[WHAT THE TASK ASKS]: Go through the records and copy each line where the string "part" occurs.

[Collected data entries]

--------------------

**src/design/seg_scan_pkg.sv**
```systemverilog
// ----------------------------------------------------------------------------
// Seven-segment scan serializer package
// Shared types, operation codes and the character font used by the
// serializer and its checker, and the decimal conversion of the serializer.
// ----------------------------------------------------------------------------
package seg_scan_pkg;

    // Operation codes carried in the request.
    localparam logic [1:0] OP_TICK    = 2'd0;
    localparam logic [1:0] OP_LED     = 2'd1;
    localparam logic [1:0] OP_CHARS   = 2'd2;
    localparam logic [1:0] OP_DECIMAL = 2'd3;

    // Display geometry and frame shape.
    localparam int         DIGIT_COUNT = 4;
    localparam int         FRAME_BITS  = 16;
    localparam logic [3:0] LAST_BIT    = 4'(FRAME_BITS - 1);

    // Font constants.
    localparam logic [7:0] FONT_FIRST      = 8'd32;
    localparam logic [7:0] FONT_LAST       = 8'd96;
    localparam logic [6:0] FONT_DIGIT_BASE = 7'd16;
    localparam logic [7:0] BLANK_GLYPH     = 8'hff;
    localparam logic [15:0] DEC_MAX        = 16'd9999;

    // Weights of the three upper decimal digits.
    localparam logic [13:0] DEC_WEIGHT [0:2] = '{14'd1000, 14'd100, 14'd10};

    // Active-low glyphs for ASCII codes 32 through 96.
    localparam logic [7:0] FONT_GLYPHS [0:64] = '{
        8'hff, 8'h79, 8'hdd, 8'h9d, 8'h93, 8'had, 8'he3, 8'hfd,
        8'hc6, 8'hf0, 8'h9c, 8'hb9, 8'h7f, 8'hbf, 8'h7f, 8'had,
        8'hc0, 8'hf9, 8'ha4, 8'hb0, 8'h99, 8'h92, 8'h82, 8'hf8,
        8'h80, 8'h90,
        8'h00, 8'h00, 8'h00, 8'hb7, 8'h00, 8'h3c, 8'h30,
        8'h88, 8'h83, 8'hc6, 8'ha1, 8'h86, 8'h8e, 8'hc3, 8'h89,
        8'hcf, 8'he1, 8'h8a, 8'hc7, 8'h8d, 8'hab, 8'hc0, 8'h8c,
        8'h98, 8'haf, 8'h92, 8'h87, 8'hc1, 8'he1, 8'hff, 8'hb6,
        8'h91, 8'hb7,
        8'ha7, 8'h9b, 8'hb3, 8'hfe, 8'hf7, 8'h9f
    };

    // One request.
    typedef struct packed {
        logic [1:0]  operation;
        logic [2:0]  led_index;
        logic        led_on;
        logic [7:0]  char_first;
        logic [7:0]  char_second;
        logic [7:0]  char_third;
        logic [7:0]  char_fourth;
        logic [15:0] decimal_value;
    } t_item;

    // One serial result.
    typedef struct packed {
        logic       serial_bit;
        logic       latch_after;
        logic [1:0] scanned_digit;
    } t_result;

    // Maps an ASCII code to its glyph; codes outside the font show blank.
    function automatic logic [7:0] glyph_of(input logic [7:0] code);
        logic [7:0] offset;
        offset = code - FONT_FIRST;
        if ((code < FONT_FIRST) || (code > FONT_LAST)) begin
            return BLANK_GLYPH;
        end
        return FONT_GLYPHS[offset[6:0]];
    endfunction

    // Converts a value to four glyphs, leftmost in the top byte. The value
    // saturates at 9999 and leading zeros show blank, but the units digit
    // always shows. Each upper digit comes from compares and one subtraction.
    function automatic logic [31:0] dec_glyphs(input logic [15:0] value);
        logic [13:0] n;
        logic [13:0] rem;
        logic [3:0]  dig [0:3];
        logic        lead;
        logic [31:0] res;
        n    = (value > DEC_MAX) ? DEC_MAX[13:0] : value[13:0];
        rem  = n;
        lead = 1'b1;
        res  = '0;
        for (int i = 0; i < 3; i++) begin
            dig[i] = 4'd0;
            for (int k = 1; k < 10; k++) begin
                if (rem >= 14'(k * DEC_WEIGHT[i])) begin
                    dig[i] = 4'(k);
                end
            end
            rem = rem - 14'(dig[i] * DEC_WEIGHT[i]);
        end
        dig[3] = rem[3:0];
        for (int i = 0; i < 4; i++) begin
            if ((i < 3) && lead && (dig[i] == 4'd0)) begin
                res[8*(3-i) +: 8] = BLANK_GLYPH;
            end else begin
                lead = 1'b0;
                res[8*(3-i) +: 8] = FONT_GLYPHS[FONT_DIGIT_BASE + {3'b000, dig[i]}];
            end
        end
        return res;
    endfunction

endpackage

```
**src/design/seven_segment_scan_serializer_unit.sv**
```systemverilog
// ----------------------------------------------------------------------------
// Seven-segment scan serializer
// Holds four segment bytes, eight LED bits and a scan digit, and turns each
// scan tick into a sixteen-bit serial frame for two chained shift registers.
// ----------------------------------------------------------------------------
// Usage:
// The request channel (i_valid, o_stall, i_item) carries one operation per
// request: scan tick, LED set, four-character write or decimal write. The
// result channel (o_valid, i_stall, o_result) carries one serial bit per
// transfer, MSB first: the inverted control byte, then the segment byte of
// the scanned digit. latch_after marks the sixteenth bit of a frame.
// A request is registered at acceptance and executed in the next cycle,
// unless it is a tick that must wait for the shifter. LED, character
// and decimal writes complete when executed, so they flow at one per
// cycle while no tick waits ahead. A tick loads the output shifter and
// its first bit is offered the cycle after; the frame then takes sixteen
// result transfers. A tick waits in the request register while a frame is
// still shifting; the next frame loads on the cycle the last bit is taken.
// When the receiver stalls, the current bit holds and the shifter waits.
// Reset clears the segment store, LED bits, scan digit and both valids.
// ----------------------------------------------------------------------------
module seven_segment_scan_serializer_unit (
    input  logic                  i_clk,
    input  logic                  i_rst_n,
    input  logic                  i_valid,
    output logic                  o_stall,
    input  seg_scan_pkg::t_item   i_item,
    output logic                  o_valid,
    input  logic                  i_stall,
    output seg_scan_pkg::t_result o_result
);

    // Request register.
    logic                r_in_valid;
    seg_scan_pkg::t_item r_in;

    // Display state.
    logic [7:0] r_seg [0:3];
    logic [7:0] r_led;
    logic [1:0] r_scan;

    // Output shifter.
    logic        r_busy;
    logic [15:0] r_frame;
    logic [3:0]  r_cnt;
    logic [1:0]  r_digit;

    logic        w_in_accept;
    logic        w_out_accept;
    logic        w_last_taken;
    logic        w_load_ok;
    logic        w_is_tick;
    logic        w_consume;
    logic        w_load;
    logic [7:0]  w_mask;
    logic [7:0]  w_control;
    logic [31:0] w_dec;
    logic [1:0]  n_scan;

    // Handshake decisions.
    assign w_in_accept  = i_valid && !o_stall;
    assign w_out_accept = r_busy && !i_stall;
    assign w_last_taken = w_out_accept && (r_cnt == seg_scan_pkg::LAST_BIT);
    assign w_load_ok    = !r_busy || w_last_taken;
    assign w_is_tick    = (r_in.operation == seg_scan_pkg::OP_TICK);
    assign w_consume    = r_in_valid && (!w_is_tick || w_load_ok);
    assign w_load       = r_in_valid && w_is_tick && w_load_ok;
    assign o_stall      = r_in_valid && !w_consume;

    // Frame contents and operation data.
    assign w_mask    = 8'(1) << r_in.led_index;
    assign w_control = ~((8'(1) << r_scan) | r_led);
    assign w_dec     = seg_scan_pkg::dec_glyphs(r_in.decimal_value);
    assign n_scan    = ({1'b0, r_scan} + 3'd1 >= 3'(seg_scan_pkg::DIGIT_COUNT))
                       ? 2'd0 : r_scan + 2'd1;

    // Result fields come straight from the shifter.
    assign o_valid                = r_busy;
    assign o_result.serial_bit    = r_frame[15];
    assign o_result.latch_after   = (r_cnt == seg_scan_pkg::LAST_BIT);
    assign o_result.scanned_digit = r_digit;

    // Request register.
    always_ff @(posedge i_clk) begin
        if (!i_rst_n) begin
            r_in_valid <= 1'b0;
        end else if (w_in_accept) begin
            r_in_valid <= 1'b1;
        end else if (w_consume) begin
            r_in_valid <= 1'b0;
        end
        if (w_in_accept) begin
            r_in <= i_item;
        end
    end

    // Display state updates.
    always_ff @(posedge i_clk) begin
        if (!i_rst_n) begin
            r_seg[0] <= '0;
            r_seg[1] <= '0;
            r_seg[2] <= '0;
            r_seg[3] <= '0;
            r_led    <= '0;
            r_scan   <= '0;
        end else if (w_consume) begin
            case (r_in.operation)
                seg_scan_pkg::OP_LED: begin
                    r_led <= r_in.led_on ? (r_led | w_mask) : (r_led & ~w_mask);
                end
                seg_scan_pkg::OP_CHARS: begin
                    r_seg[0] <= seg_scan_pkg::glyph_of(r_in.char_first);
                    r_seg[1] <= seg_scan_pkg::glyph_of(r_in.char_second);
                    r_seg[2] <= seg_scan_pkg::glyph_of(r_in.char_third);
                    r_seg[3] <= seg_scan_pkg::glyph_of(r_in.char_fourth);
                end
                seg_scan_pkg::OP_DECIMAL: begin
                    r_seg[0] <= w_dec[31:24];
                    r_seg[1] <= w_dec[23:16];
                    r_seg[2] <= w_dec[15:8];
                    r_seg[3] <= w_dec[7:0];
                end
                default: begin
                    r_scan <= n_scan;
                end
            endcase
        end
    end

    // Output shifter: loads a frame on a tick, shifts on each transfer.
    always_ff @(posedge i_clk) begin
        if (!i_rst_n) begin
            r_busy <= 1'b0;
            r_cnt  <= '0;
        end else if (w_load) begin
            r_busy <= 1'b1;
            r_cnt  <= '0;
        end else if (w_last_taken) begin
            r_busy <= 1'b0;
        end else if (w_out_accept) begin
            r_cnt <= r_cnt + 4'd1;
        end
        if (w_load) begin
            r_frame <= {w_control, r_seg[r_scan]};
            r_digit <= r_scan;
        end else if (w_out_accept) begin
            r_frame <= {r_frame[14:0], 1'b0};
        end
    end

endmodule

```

--------------------

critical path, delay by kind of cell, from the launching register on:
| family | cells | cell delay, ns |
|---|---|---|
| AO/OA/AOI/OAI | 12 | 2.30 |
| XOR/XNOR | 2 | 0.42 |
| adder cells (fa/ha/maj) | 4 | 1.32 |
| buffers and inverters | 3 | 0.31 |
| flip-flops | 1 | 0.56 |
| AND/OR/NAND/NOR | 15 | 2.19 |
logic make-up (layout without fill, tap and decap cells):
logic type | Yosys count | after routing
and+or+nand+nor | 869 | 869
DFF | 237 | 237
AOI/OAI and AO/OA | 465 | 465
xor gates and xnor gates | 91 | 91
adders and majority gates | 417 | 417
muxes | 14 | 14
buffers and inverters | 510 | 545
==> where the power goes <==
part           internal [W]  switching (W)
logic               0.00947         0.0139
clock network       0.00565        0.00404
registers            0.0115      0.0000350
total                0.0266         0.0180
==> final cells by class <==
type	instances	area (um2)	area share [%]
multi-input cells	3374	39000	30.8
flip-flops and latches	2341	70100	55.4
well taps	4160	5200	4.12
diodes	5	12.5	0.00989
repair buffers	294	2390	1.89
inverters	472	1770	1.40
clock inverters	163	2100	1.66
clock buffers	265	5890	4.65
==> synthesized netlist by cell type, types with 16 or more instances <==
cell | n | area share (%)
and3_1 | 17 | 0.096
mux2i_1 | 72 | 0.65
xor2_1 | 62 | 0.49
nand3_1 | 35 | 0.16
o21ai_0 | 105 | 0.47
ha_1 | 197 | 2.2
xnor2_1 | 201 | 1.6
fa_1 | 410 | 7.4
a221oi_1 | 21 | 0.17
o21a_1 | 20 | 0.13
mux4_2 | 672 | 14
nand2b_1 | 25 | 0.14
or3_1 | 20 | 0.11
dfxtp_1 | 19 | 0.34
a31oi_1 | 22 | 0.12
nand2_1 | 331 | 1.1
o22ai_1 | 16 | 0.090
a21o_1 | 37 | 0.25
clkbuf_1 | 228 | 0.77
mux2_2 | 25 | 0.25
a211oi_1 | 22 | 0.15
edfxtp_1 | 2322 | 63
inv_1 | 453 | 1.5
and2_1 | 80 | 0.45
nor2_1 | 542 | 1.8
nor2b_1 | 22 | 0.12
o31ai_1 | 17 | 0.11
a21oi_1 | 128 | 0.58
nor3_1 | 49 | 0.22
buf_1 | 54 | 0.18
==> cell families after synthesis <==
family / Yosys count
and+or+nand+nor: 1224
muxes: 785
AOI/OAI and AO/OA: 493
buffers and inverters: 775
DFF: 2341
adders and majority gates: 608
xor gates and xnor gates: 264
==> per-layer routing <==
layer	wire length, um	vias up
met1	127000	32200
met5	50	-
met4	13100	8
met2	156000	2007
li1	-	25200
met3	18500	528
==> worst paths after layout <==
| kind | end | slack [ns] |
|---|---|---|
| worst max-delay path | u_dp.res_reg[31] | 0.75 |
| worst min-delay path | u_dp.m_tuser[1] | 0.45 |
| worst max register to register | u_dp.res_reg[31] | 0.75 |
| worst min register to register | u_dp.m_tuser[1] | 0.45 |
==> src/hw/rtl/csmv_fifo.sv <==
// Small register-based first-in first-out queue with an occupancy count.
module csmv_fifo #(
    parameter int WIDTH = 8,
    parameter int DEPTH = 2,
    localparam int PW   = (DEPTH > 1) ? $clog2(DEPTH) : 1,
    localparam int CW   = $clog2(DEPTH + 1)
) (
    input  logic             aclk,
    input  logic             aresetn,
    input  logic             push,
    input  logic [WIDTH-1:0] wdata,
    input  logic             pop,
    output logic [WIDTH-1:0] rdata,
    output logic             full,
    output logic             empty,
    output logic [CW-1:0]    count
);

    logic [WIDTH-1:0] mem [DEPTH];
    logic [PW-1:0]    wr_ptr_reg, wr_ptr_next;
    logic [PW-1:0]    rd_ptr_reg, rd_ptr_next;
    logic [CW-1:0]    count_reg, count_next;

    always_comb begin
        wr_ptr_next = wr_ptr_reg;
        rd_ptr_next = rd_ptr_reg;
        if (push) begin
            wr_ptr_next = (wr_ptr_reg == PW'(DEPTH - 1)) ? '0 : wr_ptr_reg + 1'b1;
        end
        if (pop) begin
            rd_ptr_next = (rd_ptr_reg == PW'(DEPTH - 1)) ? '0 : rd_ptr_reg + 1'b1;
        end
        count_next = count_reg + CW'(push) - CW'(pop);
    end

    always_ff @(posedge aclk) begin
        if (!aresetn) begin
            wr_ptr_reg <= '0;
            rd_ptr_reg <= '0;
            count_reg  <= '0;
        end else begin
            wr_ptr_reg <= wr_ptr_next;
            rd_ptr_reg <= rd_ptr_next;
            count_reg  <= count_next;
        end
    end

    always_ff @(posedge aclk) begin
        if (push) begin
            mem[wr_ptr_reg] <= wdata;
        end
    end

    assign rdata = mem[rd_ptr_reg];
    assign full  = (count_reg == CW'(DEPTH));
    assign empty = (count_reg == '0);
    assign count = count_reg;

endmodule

--------------------

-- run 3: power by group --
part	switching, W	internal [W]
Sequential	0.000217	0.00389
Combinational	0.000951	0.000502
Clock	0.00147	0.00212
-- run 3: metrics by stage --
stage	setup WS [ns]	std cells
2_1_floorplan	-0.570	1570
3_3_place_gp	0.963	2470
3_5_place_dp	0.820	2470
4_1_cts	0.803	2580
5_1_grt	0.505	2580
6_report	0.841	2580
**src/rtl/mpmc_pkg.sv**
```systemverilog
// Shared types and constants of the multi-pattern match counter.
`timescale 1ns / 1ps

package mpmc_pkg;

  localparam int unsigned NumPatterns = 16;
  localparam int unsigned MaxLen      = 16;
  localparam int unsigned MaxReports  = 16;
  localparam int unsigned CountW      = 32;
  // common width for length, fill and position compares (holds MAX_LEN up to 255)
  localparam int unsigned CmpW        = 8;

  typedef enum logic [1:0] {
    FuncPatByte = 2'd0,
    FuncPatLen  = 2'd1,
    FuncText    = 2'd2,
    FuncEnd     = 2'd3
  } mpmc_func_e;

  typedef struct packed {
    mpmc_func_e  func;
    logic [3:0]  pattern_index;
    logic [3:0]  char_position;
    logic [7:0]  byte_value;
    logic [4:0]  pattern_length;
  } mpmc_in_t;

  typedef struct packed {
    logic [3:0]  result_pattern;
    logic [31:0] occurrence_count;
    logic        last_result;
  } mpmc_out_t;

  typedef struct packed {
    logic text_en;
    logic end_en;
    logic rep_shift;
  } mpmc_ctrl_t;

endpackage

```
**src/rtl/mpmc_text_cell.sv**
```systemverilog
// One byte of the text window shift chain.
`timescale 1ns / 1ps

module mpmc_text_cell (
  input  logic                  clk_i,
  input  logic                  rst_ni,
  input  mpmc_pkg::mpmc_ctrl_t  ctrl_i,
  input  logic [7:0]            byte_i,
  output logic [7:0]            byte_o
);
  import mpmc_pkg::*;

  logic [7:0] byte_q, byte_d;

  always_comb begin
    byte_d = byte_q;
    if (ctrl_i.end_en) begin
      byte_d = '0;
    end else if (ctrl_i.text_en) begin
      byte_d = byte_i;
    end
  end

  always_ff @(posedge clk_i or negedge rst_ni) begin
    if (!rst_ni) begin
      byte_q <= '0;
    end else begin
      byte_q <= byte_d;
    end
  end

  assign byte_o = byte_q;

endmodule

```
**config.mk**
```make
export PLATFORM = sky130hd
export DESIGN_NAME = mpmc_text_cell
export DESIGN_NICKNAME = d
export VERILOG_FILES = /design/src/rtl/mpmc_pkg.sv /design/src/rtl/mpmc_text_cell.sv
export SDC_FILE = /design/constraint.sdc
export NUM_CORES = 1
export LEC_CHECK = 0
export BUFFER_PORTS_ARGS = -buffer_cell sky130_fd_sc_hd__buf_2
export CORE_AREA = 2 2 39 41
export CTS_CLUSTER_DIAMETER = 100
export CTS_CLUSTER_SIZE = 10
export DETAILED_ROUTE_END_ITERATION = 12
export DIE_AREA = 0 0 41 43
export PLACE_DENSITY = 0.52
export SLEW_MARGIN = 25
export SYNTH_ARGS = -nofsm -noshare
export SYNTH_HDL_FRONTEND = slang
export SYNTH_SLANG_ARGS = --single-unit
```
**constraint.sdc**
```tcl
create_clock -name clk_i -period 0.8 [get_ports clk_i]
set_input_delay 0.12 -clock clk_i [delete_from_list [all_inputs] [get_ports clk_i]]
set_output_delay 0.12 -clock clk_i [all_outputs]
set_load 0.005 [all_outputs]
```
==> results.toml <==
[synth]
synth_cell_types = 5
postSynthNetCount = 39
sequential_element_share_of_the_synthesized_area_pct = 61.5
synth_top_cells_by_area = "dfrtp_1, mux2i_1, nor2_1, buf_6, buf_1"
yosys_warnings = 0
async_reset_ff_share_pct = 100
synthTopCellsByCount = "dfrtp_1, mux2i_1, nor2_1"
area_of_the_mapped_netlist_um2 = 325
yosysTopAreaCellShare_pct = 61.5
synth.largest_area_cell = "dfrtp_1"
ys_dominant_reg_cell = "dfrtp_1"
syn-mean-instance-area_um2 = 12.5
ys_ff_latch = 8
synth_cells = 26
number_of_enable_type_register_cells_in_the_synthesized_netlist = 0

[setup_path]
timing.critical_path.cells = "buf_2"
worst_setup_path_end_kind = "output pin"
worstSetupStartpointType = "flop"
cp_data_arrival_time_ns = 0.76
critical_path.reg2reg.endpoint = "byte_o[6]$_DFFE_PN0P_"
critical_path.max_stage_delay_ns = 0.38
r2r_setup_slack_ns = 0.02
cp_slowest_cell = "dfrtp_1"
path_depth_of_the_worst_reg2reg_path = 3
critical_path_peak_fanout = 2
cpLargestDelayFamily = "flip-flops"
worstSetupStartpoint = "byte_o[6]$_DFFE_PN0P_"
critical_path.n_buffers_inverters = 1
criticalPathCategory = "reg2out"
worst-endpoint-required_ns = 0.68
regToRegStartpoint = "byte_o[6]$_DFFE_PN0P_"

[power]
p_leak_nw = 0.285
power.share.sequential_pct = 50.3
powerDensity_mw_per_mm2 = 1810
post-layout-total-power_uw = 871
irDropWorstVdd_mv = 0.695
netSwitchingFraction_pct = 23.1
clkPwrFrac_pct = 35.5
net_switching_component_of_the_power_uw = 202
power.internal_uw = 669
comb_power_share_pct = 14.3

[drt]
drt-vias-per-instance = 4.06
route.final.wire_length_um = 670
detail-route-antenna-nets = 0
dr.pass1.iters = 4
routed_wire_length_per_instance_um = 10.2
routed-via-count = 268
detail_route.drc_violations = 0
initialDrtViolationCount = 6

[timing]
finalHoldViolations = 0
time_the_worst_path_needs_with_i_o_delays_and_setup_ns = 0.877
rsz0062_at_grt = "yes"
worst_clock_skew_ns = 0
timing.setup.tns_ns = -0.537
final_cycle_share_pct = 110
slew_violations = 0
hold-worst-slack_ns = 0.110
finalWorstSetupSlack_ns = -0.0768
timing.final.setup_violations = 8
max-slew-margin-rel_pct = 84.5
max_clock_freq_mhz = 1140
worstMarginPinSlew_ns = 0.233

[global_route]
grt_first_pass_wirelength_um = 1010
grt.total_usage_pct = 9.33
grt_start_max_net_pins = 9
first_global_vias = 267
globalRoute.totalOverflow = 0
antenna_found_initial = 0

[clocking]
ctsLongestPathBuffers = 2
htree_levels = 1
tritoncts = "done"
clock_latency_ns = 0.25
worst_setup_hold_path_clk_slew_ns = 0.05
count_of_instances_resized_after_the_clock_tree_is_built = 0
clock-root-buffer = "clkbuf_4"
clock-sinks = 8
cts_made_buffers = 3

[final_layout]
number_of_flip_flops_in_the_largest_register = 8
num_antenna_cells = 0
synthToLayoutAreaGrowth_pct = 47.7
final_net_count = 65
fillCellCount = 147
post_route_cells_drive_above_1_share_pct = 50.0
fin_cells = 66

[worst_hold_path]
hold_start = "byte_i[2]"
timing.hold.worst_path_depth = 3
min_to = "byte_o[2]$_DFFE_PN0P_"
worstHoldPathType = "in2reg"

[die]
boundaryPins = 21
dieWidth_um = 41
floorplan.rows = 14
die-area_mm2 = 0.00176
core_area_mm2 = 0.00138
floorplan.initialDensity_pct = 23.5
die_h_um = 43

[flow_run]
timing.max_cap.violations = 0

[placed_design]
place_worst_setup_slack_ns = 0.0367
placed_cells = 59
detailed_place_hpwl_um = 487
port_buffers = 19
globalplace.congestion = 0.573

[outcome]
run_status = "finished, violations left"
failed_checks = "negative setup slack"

--------------------

[THE COMPLETED TASK]:
part           internal [W]  switching (W)
part	switching, W	internal [W]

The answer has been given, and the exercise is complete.